### Source material ###
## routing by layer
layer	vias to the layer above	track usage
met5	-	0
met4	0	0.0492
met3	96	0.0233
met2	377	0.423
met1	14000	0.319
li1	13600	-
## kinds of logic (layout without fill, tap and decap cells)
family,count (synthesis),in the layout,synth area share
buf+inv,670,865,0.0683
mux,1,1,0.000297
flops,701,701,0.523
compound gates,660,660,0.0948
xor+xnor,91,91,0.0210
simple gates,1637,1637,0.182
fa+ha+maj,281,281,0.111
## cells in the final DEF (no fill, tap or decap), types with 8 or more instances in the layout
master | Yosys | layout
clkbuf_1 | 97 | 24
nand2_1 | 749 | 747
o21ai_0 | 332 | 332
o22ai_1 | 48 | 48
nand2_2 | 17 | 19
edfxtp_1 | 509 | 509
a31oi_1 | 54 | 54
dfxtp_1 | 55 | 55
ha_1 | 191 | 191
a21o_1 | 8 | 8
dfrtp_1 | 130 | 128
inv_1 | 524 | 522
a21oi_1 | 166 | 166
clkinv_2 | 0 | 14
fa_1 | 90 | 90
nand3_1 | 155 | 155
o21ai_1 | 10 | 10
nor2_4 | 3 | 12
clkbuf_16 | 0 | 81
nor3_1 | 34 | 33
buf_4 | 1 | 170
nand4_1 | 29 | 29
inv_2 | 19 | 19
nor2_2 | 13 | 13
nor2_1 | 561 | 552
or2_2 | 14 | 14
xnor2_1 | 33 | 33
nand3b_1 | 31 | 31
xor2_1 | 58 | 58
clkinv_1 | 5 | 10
===== src/hw/rtl/crr_pkg.sv =====
package crr_pkg;

	localparam int WINDOW_CHUNKS = 8;
	localparam int IDX_W = (WINDOW_CHUNKS > 1) ? $clog2(WINDOW_CHUNKS) : 1;
	localparam int CNT_W = $clog2(WINDOW_CHUNKS + 1);

	localparam logic [15:0] TIMEOUT_RESET = 16'd200;
	localparam logic [3:0] RETRY_RESET = 4'd5;
	localparam logic [12:0] CHUNK_RESET = 13'd256;
	localparam logic [15:0] AGE_MAX = 16'hFFFF;

	typedef enum logic [1:0] {
		FUNC_START = 2'd0,
		FUNC_TICK = 2'd1,
		FUNC_DATA = 2'd2,
		FUNC_NONE = 2'd3
	} func_t;

	typedef enum logic [1:0] {
		KIND_SEND = 2'd0,
		KIND_FILL = 2'd1,
		KIND_STATUS = 2'd2
	} kind_t;

	typedef enum logic [1:0] {
		STAT_WAITING = 2'd0,
		STAT_COMPLETE = 2'd1,
		STAT_TIMEOUT = 2'd2,
		STAT_IGNORED = 2'd3
	} stat_t;

	typedef enum logic [1:0] {
		PH_EMPTY = 2'd0,
		PH_REQ = 2'd1,
		PH_DONE = 2'd2
	} phase_t;

	typedef enum logic [1:0] {
		CFG_TIMEOUT = 2'd0,
		CFG_RETRY = 2'd1,
		CFG_CHUNK = 2'd2
	} cfg_idx_t;

	typedef struct packed {
		func_t func;
		logic [7:0] target_id;
		logic [31:0] byte_offset;
		logic [15:0] data_length;
	} crr_in_t;

	typedef struct packed {
		kind_t kind;
		logic [7:0] out_id;
		logic [31:0] out_offset;
		logic [2:0] chunk_index;
		logic [12:0] copy_length;
		stat_t status;
		logic last;
	} crr_out_t;

	typedef struct packed {
		logic [15:0] timeout_ticks;
		logic [3:0] retry_limit;
		logic [12:0] chunk_bytes;
	} cfg_t;

	typedef struct packed {
		phase_t phase;
		logic [3:0] retries;
		logic [15:0] age;
	} slot_t;

	typedef struct packed {
		logic shift;
		slot_t d;
	} ring_ctl_t;

	function automatic logic [2:0] to_chunk_index(input logic [IDX_W-1:0] k);
		logic [31:0] w;
		w = 32'(k);
		return w[2:0];
	endfunction

	function automatic crr_out_t make_status(input stat_t st);
		crr_out_t r;
		r = '0;
		r.kind = KIND_STATUS;
		r.status = st;
		r.last = 1'b1;
		return r;
	endfunction

endpackage


===== src/hw/rtl/crr_cell.sv =====
module crr_cell (
	input logic clk,
	input logic arst_n,
	input logic shift,
	input crr_pkg::slot_t d,
	output crr_pkg::slot_t q
);

	crr_pkg::slot_t slot_q;

	always_ff @(posedge clk or negedge arst_n) begin
		if (!arst_n) begin
			slot_q <= '0;
		end else if (shift) begin
			slot_q <= d;
		end
	end

	assign q = slot_q;

endmodule


===== src/hw/rtl/crr_seq.sv =====
module crr_seq (
	input logic clk,
	input logic arst_n,
	input logic start,
	input crr_pkg::crr_in_t cmd,
	input crr_pkg::cfg_t cfg,
	input crr_pkg::slot_t head,
	output crr_pkg::ring_ctl_t ring,
	output logic busy,
	output logic result_valid,
	output crr_pkg::crr_out_t result
);

	typedef enum logic [2:0] {
		S_IDLE = 3'b001,
		S_RUN = 3'b010,
		S_FIN = 3'b100
	} state_t;

	localparam logic [crr_pkg::IDX_W-1:0] STEP_LAST =
		crr_pkg::IDX_W'(crr_pkg::WINDOW_CHUNKS - 1);
	localparam logic [crr_pkg::CNT_W-1:0] CNT_FULL =
		crr_pkg::CNT_W'(crr_pkg::WINDOW_CHUNKS);

	state_t state_q;
	logic [crr_pkg::IDX_W-1:0] step_q;
	crr_pkg::func_t op_q;
	logic [7:0] id_q;
	logic [31:0] base_q;
	logic [31:0] off_q;
	logic [31:0] rsp_off_q;
	logic [15:0] dlen_q;
	logic active_q;
	logic hit_q;
	logic quiet_q;
	logic [crr_pkg::CNT_W-1:0] cnt_q;
	logic res_valid_q;
	crr_pkg::crr_out_t res_q;

	crr_pkg::slot_t head_next;
	crr_pkg::crr_out_t slot_res;
	logic slot_emit;
	logic slot_fail;
	logic slot_hit;
	logic [15:0] age_inc;
	logic [12:0] clamp_len;

	always_comb begin
		clamp_len = (dlen_q < {3'b000, cfg.chunk_bytes}) ? dlen_q[12:0] : cfg.chunk_bytes;
		age_inc = (head.age == crr_pkg::AGE_MAX) ? head.age : head.age + 16'd1;
		head_next = head;
		slot_emit = 1'b0;
		slot_fail = 1'b0;
		slot_hit = 1'b0;
		slot_res = '0;
		slot_res.kind = crr_pkg::KIND_SEND;
		slot_res.out_id = id_q;
		slot_res.out_offset = off_q;
		slot_res.chunk_index = crr_pkg::to_chunk_index(step_q);
		slot_res.status = crr_pkg::STAT_WAITING;
		if (!quiet_q) begin
			case (op_q)
				crr_pkg::FUNC_START: begin
					head_next.phase = crr_pkg::PH_REQ;
					head_next.retries = 4'd0;
					head_next.age = 16'd0;
					slot_emit = 1'b1;
				end
				crr_pkg::FUNC_TICK: begin
					if (head.phase == crr_pkg::PH_REQ) begin
						head_next.age = age_inc;
						if (age_inc > cfg.timeout_ticks) begin
							if (head.retries >= cfg.retry_limit) begin
								slot_fail = 1'b1;
							end else begin
								head_next.age = 16'd0;
								head_next.retries = head.retries + 4'd1;
								slot_emit = 1'b1;
							end
						end
					end
				end
				crr_pkg::FUNC_DATA: begin
					if (!hit_q && head.phase == crr_pkg::PH_REQ && off_q == rsp_off_q) begin
						head_next.phase = crr_pkg::PH_DONE;
						slot_emit = 1'b1;
						slot_hit = 1'b1;
						slot_res.kind = crr_pkg::KIND_FILL;
						slot_res.copy_length = clamp_len;
					end
				end
				default: begin
				end
			endcase
		end
	end

	assign ring.shift = (state_q == S_RUN);
	assign ring.d = head_next;
	assign busy = (state_q != S_IDLE);
	assign result_valid = res_valid_q;
	assign result = res_q;

	always_ff @(posedge clk or negedge arst_n) begin
		if (!arst_n) begin
			state_q <= S_IDLE;
			step_q <= '0;
			op_q <= crr_pkg::FUNC_NONE;
			id_q <= '0;
			base_q <= '0;
			active_q <= 1'b0;
			hit_q <= 1'b0;
			quiet_q <= 1'b0;
			cnt_q <= '0;
			res_valid_q <= 1'b0;
		end else begin
			res_valid_q <= 1'b0;
			case (state_q)
				S_IDLE: begin
					if (start) begin
						op_q <= cmd.func;
						step_q <= '0;
						hit_q <= 1'b0;
						quiet_q <= 1'b0;
						cnt_q <= '0;
						case (cmd.func)
							crr_pkg::FUNC_START: begin
								active_q <= 1'b1;
								id_q <= cmd.target_id;
								base_q <= cmd.byte_offset;
								state_q <= S_RUN;
							end
							crr_pkg::FUNC_TICK: begin
								if (active_q) begin
									state_q <= S_RUN;
								end else begin
									res_valid_q <= 1'b1;
								end
							end
							crr_pkg::FUNC_DATA: begin
								if (active_q && cmd.target_id == id_q) begin
									state_q <= S_RUN;
								end else begin
									res_valid_q <= 1'b1;
								end
							end
							default: begin
								res_valid_q <= 1'b1;
							end
						endcase
					end
				end
				S_RUN: begin
					step_q <= step_q + 1'b1;
					hit_q <= hit_q | slot_hit;
					if (head_next.phase == crr_pkg::PH_DONE) begin
						cnt_q <= cnt_q + 1'b1;
					end
					if (slot_fail) begin
						// remaining slots only rotate back into place
						quiet_q <= 1'b1;
						active_q <= 1'b0;
						res_valid_q <= 1'b1;
					end else if (slot_emit) begin
						res_valid_q <= 1'b1;
					end
					if (step_q == STEP_LAST) begin
						state_q <= (quiet_q || slot_fail) ? S_IDLE : S_FIN;
					end
				end
				S_FIN: begin
					res_valid_q <= 1'b1;
					state_q <= S_IDLE;
					if (op_q == crr_pkg::FUNC_DATA && hit_q && cnt_q == CNT_FULL) begin
						active_q <= 1'b0;
					end
				end
				default: begin
					state_q <= S_IDLE;
				end
			endcase
		end
	end

	// payload side: running offset, response capture and result register
	always_ff @(posedge clk) begin
		case (state_q)
			S_IDLE: begin
				rsp_off_q <= cmd.byte_offset;
				dlen_q <= cmd.data_length;
				off_q <= (cmd.func == crr_pkg::FUNC_START) ? cmd.byte_offset : base_q;
				res_q <= crr_pkg::make_status(crr_pkg::STAT_IGNORED);
			end
			S_RUN: begin
				off_q <= off_q + {19'd0, cfg.chunk_bytes};
				if (slot_fail) begin
					res_q <= crr_pkg::make_status(crr_pkg::STAT_TIMEOUT);
				end else begin
					res_q <= slot_res;
				end
			end
			S_FIN: begin
				if (op_q == crr_pkg::FUNC_DATA && !hit_q) begin
					res_q <= crr_pkg::make_status(crr_pkg::STAT_IGNORED);
				end else if (op_q == crr_pkg::FUNC_DATA && cnt_q == CNT_FULL) begin
					res_q <= crr_pkg::make_status(crr_pkg::STAT_COMPLETE);
				end else begin
					res_q <= crr_pkg::make_status(crr_pkg::STAT_WAITING);
				end
			end
			default: begin
			end
		endcase
	end

`ifndef NO_ASSERTIONS
	a_status_last: assert property (@(posedge clk) disable iff (!arst_n)
		result_valid |-> ((result.kind == crr_pkg::KIND_STATUS) == result.last))
		else $error("status result and last flag disagree");

	a_run_ends: assert property (@(posedge clk) disable iff (!arst_n)
		(state_q == S_RUN && step_q == STEP_LAST) |=> (state_q != S_RUN))
		else $error("slot pass longer than the window");

	a_fail_closes: assert property (@(posedge clk) disable iff (!arst_n)
		(result_valid && result.kind == crr_pkg::KIND_STATUS &&
		 result.status == crr_pkg::STAT_TIMEOUT) |-> !active_q)
		else $error("window still open after timeout failure");

	a_cnt_range: assert property (@(posedge clk) disable iff (!arst_n)
		cnt_q <= CNT_FULL)
		else $error("completed chunk count beyond window size");

	a_quiet_silent: assert property (@(posedge clk) disable iff (!arst_n)
		(state_q == S_RUN && quiet_q) |=> !result_valid)
		else $error("transfer after timeout failure");
`endif

endmodule
===== src/sv/fap_pkg.sv =====
// Package for the first-fit page allocator.
// Holds result status codes and register map constants; no dependencies.
`default_nettype none

package fap_pkg;

  localparam int LEN_W = 16;
  localparam int LEN_CMP_W = LEN_W + 1;
  localparam int LIMIT_W = 7;
  localparam int APB_ADDR_W = 3;
  localparam int APB_DATA_W = 32;

  // register index, taken from paddr[2]
  localparam logic REG_PAGE_LIMIT = 1'b0;
  localparam logic [LIMIT_W-1:0] PAGE_LIMIT_RESET = 7'd64;

  typedef enum logic [1:0] {
    ST_OK          = 2'd0,
    ST_TOO_LONG    = 2'd1,
    ST_NO_CAPACITY = 2'd2
  } status_t;

endpackage

`default_nettype wire


===== src/sv/fap_ram.sv =====
// Generic single-write, single-read RAM with registered read data.
// No package dependencies.
`default_nettype none

module fap_ram #(
  parameter int WIDTH = 13,
  parameter int DEPTH = 64
) (
  input  wire logic                                      clk,
  input  wire logic                                      we,
  input  wire logic [(DEPTH > 1 ? $clog2(DEPTH) : 1)-1:0] waddr,
  input  wire logic [WIDTH-1:0]                          wdata,
  input  wire logic [(DEPTH > 1 ? $clog2(DEPTH) : 1)-1:0] raddr,
  output logic      [WIDTH-1:0]                          rdata
);

  logic [WIDTH-1:0] mem [DEPTH];

  always_ff @(posedge clk) begin
    if (we) begin
      mem[waddr] <= wdata;
    end
    rdata <= mem[raddr];
  end

endmodule

`default_nettype wire


===== src/sv/first_fit_page_allocator.sv =====
// First-fit page allocator top level: APB register, request FSM, result register.
// Depends on fap_pkg and fap_ram (space remaining per page).
//
//   channel   signals                                    direction
//   request   in_valid/in_ready, request_length          in
//   result    out_valid/out_ready, status, page_index,   out
//             byte_offset, open_page_count
//   config    psel/penable/pwrite/paddr/pwdata/prdata    APB
//
// A request that is too long, or that comes when no page is open yet, goes
// from IDLE straight to FINISH; else the scan reads one space entry per cycle from the
// RAM's single read port. One request is in flight at a time; the next one is
// taken while the previous result still waits in the output register.
// Reset clears the open count and sets page_limit to 64; the space RAM is not
// cleared, since only entries of opened pages are used.
`default_nettype none

module first_fit_page_allocator
  import fap_pkg::*;
#(
  parameter int PAGE_BYTES = 4096,
  parameter int MAX_PAGES  = 64
) (
  input  wire logic                                            clk,
  input  wire logic                                            rst,
  input  wire logic                                            in_valid,
  output logic                                                 in_ready,
  input  wire logic [LEN_W-1:0]                                request_length,
  output logic                                                 out_valid,
  input  wire logic                                            out_ready,
  output logic [1:0]                                           status,
  output logic [(MAX_PAGES > 1 ? $clog2(MAX_PAGES) : 1)-1:0]   page_index,
  output logic [$clog2(PAGE_BYTES + 1)-1:0]                    byte_offset,
  output logic [$clog2(MAX_PAGES + 1)-1:0]                     open_page_count,
  input  wire logic                                            psel,
  input  wire logic                                            penable,
  input  wire logic                                            pwrite,
  input  wire logic [APB_ADDR_W-1:0]                           paddr,
  input  wire logic [APB_DATA_W-1:0]                           pwdata,
  output logic [APB_DATA_W-1:0]                                prdata,
  output logic                                                 pready
);

  localparam int IW = (MAX_PAGES > 1) ? $clog2(MAX_PAGES) : 1;
  localparam int CW = $clog2(MAX_PAGES + 1);
  localparam int SW = $clog2(PAGE_BYTES + 1);
  localparam int LCW = (CW > LIMIT_W) ? CW : LIMIT_W;

  typedef enum logic [1:0] {IDLE, SCAN, FINISH} state_t;

  state_t              state;
  logic [LIMIT_W-1:0]  page_limit;
  logic [CW-1:0]       pages_open;
  logic [LEN_W-1:0]    len;
  logic [IW-1:0]       idx;
  logic [IW-1:0]       chosen;
  logic [SW-1:0]       space;
  status_t             result_status;
  logic                open_new;

  logic                ram_we;
  logic [IW-1:0]       ram_raddr;
  logic [SW-1:0]       ram_rdata;
  logic [SW-1:0]       space_next;
  logic                can_open;
  logic [LCW-1:0]      limit_eff;
  logic                fits;
  logic                scan_last;
  logic                fire;
  logic                cfg_write;

  // APB
  assign pready    = 1'b1;
  assign cfg_write = psel && penable && pwrite && pready;
  assign prdata    = (paddr[2] == REG_PAGE_LIMIT) ? APB_DATA_W'(page_limit) : '0;

  // saturate the limit at the array depth
  assign limit_eff = (LCW'(page_limit) > LCW'(MAX_PAGES)) ? LCW'(MAX_PAGES)
                                                          : LCW'(page_limit);
  assign can_open  = LCW'(pages_open) < limit_eff;

  assign fits      = LEN_CMP_W'(ram_rdata) >= LEN_CMP_W'(len);
  assign scan_last = (CW'(idx) + CW'(1)) == pages_open;

  assign in_ready  = (state == IDLE);
  assign fire      = (state == FINISH) && (!out_valid || out_ready);

  // scan reads run one entry ahead of the compare
  assign ram_raddr  = (state == IDLE) ? '0 : idx + IW'(1);
  assign ram_we     = fire && (result_status == ST_OK);
  assign space_next = space - SW'(len);

  fap_ram #(
    .WIDTH (SW),
    .DEPTH (MAX_PAGES)
  ) u_space (
    .clk   (clk),
    .we    (ram_we),
    .waddr (chosen),
    .wdata (space_next),
    .raddr (ram_raddr),
    .rdata (ram_rdata)
  );

  always_ff @(posedge clk) begin
    if (rst) begin
      state      <= IDLE;
      page_limit <= PAGE_LIMIT_RESET;
      pages_open <= '0;
      out_valid  <= 1'b0;
    end else begin
      if (cfg_write && paddr[2] == REG_PAGE_LIMIT) begin
        page_limit <= pwdata[LIMIT_W-1:0];
      end

      if (out_valid && out_ready && !fire) begin
        out_valid <= 1'b0;
      end

      unique case (state)
        IDLE: begin
          if (in_valid) begin
            len      <= request_length;
            idx      <= '0;
            open_new <= 1'b0;
            if (LEN_CMP_W'(request_length) > LEN_CMP_W'(PAGE_BYTES)) begin
              result_status <= ST_TOO_LONG;
              state         <= FINISH;
            end else if (pages_open == '0) begin
              chosen        <= '0;
              space         <= SW'(PAGE_BYTES);
              open_new      <= can_open;
              result_status <= can_open ? ST_OK : ST_NO_CAPACITY;
              state         <= FINISH;
            end else begin
              state <= SCAN;
            end
          end
        end

        SCAN: begin
          if (fits) begin
            chosen        <= idx;
            space         <= ram_rdata;
            result_status <= ST_OK;
            state         <= FINISH;
          end else if (scan_last) begin
            chosen        <= IW'(pages_open);
            space         <= SW'(PAGE_BYTES);
            open_new      <= can_open;
            result_status <= can_open ? ST_OK : ST_NO_CAPACITY;
            state         <= FINISH;
          end else begin
            idx <= idx + IW'(1);
          end
        end

        FINISH: begin
          if (fire) begin
            out_valid <= 1'b1;
            status    <= result_status;
            if (result_status == ST_OK) begin
              page_index  <= chosen;
              byte_offset <= SW'(PAGE_BYTES) - space;
            end else begin
              page_index  <= '0;
              byte_offset <= '0;
            end
            if (open_new) begin
              pages_open      <= pages_open + CW'(1);
              open_page_count <= pages_open + CW'(1);
            end else begin
              open_page_count <= pages_open;
            end
            state <= IDLE;
          end
        end

        default: state <= IDLE;
      endcase
    end
  end

endmodule

`default_nettype wire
###
◆ Problem description: Count how many lines above carry the word "retries". Only the number is required.

◆ Task solution: 4